31 May 2010

Personal Touch

Welcome to the Neighborhood News

Hello everybody! I hope you have a great and peaceful Memorial Day.

In today’s Personal Touch interview with Rebecca Cressman, she has a one-on-one talk with Chaplain Mark Allison. Chaplain Mark Allison has spent many years beside people dealing with grief, loss, and the challenges of life. He is a Board Certified Chaplain and the supervisor for Clinical Chaplain Training, at the George E. Wahlen VA Medical Center in Salt Lake City, where he trains both civilian and military chaplains in inter-faith pastoral care and counseling. Mark holds a Masters of Arts Degree in Marriage and Family Therapy and has been a Military Chaplain since 1986 serving tours of duty in the Persian Gulf War as well as in Operation Enduring Freedom in Afghanistan. From 1999- 2007 he pioneered and established the first Chaplain Service at the University of Utah Hospital, School of Medicine, and Huntsman Cancer Hospital.

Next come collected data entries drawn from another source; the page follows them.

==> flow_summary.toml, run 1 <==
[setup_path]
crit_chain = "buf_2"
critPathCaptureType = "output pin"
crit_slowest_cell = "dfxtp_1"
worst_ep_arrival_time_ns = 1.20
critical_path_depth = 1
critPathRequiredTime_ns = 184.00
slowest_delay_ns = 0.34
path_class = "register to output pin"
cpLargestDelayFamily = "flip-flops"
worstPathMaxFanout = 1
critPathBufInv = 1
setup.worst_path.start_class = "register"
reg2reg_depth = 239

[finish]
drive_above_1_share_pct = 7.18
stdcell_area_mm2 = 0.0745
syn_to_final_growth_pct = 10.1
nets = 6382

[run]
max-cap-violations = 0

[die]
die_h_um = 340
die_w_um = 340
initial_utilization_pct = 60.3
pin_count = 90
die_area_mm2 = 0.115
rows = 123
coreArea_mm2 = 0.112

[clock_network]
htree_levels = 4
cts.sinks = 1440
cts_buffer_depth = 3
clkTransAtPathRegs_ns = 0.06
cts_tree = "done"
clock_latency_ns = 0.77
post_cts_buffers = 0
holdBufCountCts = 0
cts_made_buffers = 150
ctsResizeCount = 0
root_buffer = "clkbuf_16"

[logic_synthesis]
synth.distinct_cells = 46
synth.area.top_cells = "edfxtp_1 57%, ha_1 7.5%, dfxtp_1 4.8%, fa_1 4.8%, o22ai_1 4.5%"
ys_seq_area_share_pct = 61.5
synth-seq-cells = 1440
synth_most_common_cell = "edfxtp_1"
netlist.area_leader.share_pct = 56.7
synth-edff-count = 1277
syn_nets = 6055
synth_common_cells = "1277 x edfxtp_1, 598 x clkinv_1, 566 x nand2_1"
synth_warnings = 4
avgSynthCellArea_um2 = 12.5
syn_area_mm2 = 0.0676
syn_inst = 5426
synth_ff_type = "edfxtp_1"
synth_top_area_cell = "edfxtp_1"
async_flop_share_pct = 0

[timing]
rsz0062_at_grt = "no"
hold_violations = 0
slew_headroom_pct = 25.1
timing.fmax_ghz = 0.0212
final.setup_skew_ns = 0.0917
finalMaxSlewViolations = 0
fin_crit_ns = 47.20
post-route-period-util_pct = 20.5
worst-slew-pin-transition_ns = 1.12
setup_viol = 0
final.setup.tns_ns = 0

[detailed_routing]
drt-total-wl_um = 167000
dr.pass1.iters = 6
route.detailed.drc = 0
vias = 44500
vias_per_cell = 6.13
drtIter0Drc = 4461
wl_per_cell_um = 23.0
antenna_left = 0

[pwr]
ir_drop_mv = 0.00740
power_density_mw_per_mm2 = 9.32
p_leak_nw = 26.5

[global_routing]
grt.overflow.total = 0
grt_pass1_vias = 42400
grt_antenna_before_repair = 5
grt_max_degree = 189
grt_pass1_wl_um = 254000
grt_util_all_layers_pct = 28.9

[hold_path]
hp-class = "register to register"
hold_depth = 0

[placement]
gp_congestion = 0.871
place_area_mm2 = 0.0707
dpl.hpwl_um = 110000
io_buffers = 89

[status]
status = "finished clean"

Our dear friend Marie Ricks, from House of Order, has contributed the article “As Light and Hope Dim: Dealing with Terminal Illness.” Since she has some experience dealing with situations that sometimes are unexpected, she decided to share them with us, so we can all be edified. She observes: “When you converse with someone that has a terminal illness or is the caretaker of someone with a terminal illness, inquire about the long term prognosis only occasionally. Then, focus on the current feelings, health, and needs of today, tomorrow, and this week. Most people with a terminal illness are long past feeling sorry for themselves.” Isn’t it great that we can go to people that have these kind of experiences and know that we’ll get good counsel?

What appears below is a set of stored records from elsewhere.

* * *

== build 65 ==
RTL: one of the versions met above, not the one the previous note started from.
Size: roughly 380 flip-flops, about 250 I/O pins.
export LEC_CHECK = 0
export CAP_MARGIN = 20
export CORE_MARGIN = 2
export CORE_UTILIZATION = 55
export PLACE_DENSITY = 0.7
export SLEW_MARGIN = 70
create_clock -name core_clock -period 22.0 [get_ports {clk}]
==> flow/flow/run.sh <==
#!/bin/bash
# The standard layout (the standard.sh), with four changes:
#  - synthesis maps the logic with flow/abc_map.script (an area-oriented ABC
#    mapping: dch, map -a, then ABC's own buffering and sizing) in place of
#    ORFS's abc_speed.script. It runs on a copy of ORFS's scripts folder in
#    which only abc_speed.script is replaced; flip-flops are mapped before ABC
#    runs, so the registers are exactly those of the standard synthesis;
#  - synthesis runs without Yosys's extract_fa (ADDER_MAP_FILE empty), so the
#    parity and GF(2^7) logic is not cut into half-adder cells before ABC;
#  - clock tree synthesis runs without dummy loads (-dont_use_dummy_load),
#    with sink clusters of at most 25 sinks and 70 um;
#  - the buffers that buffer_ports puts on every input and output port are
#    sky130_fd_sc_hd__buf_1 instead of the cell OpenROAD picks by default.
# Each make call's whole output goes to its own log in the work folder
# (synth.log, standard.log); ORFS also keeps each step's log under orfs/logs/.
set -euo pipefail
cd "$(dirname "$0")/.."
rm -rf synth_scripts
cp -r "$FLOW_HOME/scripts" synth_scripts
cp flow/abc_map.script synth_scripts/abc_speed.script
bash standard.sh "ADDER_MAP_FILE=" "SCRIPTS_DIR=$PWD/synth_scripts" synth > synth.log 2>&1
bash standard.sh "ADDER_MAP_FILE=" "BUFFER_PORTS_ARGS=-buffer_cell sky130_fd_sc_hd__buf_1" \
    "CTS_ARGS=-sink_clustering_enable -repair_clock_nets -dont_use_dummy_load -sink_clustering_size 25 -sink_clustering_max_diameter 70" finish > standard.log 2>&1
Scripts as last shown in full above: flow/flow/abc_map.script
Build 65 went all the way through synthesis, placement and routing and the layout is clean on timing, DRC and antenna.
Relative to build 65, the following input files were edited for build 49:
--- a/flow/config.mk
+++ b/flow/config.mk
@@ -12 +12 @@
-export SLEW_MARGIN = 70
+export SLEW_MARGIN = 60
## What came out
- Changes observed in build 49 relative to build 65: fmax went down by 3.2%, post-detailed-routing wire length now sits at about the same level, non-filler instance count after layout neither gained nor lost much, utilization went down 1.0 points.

Our next installment comes from the Church magazines. The author is Clifford J. Stratton, and he writes his article “Dealing with Death and Dying: Providing Emotional Support for the Bereaved or Terminally Ill.” He starts with a personal experience and then he delves in the topic of bereavement. He tells us: “It is important to remember that we feel a loss at every death. We long for the touch, the sight, the presence of the one we lost, and even a secure knowledge of the plan of salvation doesn’t take away the longing.”

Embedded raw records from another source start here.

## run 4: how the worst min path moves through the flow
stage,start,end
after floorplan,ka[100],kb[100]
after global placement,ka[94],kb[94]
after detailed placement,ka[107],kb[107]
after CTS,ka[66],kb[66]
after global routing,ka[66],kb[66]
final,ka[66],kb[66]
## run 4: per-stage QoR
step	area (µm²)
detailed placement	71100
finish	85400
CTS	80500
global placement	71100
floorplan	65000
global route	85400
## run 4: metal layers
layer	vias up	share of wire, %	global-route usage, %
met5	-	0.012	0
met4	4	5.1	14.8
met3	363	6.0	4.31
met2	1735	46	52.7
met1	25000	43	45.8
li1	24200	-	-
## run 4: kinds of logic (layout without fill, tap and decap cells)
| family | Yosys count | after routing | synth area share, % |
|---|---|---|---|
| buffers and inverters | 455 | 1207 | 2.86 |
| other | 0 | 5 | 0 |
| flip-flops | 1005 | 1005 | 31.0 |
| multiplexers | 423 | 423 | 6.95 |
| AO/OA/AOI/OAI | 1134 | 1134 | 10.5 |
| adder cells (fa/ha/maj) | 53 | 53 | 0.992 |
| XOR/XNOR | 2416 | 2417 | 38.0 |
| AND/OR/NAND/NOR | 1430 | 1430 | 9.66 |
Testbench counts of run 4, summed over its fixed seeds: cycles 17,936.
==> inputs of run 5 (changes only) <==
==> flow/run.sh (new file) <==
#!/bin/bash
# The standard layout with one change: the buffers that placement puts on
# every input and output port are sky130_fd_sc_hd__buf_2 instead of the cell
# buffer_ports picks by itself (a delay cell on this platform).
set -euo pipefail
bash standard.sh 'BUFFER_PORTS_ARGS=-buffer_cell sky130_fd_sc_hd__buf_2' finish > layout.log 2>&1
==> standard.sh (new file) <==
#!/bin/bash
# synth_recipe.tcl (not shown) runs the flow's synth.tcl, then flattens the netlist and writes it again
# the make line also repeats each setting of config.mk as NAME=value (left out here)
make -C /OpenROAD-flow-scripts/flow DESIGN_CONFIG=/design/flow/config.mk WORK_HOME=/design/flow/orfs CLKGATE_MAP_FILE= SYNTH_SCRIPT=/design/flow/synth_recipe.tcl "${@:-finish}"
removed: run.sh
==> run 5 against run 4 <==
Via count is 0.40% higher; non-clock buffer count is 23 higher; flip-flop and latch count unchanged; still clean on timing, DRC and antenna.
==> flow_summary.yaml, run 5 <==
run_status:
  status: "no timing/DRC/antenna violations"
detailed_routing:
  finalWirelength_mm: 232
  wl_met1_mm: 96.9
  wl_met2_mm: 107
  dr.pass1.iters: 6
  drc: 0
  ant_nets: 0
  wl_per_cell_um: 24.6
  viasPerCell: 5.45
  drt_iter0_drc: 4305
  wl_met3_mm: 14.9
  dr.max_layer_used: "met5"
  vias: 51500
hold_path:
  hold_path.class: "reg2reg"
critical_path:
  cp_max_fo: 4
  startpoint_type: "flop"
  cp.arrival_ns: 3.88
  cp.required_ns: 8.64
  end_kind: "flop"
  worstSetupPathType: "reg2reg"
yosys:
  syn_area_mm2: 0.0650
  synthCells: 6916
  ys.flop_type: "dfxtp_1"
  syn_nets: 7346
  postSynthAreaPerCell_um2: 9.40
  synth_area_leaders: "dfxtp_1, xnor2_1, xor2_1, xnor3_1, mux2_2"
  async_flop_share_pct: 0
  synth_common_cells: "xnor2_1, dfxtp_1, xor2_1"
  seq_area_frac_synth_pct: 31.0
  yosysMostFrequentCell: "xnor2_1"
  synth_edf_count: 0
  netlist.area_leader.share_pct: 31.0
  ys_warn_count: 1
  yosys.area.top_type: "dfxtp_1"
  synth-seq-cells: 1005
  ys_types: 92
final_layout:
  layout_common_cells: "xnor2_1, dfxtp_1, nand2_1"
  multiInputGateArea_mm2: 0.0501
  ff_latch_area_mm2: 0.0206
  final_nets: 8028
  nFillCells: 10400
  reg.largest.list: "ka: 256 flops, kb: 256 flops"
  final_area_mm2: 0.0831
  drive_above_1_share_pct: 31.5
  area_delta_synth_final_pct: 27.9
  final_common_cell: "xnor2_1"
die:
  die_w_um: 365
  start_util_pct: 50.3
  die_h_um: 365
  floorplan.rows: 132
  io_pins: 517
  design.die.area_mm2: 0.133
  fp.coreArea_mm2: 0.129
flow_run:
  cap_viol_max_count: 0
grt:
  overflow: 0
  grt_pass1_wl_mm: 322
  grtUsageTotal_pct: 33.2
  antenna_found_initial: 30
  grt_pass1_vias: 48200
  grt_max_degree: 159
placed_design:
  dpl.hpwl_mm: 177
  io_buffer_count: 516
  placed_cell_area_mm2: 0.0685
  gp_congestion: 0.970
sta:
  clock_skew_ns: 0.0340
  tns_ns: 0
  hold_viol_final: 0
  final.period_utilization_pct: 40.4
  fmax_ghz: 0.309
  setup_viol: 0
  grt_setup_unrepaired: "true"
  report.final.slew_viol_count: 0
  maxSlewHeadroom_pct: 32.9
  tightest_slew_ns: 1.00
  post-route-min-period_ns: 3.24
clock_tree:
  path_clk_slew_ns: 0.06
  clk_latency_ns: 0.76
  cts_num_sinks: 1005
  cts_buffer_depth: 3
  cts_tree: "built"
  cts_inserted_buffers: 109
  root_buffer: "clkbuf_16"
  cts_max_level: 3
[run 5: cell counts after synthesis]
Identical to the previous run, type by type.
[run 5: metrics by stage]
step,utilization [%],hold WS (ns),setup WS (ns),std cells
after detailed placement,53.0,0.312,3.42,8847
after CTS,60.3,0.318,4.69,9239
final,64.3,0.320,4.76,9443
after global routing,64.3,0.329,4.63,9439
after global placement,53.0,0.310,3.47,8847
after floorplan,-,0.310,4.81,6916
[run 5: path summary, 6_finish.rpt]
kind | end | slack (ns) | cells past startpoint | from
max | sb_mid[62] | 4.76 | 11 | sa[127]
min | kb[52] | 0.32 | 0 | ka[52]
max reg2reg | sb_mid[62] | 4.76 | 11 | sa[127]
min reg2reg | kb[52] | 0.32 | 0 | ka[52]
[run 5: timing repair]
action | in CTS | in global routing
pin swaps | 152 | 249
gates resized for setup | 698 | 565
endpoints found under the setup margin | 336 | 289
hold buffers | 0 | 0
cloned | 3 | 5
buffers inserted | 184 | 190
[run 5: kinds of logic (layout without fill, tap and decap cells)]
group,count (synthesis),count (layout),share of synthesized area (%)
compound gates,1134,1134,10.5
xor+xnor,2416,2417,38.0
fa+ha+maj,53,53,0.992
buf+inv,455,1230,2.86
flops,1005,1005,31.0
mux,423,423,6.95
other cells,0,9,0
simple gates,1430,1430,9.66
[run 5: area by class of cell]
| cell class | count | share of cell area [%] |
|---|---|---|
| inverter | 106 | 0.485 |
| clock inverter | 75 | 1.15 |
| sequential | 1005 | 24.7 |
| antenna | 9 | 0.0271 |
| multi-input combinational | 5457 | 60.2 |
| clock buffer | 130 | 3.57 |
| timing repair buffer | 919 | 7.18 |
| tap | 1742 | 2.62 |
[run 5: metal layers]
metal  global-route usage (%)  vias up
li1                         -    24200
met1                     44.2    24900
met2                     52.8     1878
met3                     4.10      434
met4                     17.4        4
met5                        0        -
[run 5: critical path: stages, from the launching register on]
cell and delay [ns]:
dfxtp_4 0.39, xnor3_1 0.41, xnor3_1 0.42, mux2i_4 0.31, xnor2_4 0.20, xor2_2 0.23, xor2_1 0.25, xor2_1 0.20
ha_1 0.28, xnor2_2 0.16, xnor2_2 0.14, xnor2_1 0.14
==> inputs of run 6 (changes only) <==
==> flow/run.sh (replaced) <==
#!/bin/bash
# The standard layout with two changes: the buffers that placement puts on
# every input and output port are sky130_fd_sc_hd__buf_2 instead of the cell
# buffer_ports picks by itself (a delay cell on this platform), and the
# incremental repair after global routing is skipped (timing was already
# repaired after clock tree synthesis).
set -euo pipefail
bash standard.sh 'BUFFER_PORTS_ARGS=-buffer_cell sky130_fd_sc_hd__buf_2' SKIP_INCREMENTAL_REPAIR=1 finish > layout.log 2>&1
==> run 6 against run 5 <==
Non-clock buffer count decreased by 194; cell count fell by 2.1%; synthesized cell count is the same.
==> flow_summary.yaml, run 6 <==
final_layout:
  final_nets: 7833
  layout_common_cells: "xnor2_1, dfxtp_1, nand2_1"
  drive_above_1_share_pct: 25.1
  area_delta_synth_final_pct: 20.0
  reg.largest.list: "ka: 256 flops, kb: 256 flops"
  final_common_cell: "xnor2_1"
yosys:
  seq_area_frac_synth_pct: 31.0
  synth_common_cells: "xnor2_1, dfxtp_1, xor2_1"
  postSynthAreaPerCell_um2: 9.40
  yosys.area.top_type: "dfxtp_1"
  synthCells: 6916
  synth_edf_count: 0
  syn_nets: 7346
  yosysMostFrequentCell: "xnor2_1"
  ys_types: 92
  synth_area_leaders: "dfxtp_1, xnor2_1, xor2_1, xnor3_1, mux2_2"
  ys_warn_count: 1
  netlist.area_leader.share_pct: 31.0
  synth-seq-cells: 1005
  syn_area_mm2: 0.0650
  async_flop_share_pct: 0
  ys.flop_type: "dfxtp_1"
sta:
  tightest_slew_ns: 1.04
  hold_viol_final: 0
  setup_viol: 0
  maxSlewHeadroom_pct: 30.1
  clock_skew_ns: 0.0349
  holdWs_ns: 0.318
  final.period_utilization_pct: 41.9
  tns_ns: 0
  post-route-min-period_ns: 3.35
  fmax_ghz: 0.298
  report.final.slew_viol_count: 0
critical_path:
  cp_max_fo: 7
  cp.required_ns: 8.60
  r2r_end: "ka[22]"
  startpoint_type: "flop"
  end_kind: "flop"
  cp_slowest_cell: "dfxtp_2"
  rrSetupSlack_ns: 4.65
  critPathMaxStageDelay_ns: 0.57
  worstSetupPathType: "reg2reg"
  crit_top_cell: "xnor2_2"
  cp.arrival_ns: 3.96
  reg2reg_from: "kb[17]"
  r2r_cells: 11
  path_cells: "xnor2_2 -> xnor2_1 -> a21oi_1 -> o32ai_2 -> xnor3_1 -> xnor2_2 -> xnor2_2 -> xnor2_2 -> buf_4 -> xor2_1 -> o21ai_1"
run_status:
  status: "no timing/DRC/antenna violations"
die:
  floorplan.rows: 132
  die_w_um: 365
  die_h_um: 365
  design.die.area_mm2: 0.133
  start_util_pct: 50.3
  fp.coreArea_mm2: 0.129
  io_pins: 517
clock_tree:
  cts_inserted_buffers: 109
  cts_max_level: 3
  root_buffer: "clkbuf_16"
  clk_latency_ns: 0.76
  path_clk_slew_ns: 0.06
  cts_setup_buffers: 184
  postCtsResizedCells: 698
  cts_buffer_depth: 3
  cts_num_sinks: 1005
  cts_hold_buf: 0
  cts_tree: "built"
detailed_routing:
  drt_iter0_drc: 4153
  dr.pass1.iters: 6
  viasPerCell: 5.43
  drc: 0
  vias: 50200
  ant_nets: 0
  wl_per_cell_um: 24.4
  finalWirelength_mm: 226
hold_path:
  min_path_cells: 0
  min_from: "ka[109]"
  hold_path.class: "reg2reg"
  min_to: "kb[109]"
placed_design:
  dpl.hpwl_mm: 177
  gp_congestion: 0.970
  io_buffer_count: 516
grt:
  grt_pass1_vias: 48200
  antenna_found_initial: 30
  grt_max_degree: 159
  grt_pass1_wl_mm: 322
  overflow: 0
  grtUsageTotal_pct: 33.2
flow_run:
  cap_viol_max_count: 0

Our last entry presents to us different resources to help us cope with terminal illnesses. It comes from the “Changing Nature of the American Family” blog. One of their assertions is as follows: “For families dealing with all types of illness, individual and group/family therapy can be an extremely useful tool for strengthening the family unit by encouraging effective communication.”